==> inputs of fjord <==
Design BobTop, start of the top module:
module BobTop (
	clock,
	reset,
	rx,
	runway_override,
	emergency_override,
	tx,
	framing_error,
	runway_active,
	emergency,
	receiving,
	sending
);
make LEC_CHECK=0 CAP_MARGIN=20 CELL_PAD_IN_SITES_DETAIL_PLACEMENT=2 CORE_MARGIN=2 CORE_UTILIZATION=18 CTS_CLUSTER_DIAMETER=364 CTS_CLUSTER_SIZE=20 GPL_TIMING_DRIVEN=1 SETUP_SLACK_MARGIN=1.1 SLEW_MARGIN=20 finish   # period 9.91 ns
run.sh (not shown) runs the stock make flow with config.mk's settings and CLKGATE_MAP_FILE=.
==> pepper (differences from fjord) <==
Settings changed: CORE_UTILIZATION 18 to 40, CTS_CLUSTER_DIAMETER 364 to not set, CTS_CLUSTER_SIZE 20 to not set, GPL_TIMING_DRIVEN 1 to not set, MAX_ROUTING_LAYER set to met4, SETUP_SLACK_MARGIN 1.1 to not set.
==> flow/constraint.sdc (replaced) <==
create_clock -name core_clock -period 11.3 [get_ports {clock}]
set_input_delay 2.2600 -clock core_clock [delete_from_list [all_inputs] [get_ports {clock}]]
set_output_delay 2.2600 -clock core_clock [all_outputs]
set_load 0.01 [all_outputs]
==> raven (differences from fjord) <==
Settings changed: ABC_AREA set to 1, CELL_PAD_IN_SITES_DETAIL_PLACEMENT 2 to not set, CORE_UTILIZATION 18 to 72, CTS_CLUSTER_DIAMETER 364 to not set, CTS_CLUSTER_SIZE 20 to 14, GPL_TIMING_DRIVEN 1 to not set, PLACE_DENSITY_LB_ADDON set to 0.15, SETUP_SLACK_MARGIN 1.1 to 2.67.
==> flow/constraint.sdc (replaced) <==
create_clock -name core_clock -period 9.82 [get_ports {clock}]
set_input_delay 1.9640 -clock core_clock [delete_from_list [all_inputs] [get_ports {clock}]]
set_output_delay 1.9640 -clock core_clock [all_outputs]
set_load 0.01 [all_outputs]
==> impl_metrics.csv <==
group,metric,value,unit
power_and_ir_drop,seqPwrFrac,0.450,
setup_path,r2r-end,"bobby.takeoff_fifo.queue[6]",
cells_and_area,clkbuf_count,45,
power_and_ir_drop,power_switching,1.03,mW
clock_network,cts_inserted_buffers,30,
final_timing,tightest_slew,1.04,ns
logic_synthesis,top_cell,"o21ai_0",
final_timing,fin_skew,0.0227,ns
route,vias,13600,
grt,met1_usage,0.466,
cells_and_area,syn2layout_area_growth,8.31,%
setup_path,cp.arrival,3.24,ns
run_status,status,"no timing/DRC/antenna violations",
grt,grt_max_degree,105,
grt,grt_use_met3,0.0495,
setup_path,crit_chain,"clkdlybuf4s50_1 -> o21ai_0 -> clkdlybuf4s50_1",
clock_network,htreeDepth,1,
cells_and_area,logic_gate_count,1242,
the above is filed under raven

* * *

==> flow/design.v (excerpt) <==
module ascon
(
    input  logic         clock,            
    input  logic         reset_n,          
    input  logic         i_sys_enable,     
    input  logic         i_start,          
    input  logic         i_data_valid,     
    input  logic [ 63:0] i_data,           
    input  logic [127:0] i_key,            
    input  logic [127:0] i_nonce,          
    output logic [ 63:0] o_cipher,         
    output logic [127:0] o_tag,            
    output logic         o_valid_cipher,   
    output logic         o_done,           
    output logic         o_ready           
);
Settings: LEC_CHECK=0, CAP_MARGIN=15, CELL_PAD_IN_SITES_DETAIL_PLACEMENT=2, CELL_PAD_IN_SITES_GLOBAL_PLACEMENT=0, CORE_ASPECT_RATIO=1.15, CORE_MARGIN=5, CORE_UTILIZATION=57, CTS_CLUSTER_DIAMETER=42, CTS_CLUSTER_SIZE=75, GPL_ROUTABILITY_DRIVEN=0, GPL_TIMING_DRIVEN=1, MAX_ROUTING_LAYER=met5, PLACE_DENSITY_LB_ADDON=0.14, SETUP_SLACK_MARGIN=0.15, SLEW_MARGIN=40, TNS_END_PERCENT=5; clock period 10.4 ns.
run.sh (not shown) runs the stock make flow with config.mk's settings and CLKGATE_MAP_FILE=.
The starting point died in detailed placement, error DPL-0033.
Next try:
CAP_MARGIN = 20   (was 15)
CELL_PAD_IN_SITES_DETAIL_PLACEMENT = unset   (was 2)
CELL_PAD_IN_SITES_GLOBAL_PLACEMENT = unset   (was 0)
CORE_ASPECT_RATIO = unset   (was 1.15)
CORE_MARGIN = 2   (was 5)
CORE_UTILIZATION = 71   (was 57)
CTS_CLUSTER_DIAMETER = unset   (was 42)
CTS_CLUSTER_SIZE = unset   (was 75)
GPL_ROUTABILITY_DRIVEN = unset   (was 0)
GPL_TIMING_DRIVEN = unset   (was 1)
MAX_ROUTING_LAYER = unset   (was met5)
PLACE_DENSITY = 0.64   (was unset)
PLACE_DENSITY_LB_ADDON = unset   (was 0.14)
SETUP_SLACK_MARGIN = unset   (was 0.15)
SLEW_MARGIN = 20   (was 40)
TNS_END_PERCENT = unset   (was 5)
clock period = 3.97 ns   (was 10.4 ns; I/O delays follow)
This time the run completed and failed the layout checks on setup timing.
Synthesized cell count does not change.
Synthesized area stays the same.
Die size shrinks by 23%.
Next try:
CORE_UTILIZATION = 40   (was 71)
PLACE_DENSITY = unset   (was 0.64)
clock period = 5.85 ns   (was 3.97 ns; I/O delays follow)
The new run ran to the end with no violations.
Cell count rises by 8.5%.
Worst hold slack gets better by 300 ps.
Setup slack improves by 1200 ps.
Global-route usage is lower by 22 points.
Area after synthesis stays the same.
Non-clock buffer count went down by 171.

■ Assigned task ■
The response must hold only the lines above from the line with "clock period = 5.85" through the line with "Non-clock buffer count went down by 171.", each copied exactly, both ends kept.

■ Problem solution ■
clock period = 5.85 ns   (was 3.97 ns; I/O delays follow)
The new run ran to the end with no violations.
Cell count rises by 8.5%.
Worst hold slack gets better by 300 ps.
Setup slack improves by 1200 ps.
Global-route usage is lower by 22 points.
Area after synthesis stays the same.
Non-clock buffer count went down by 171.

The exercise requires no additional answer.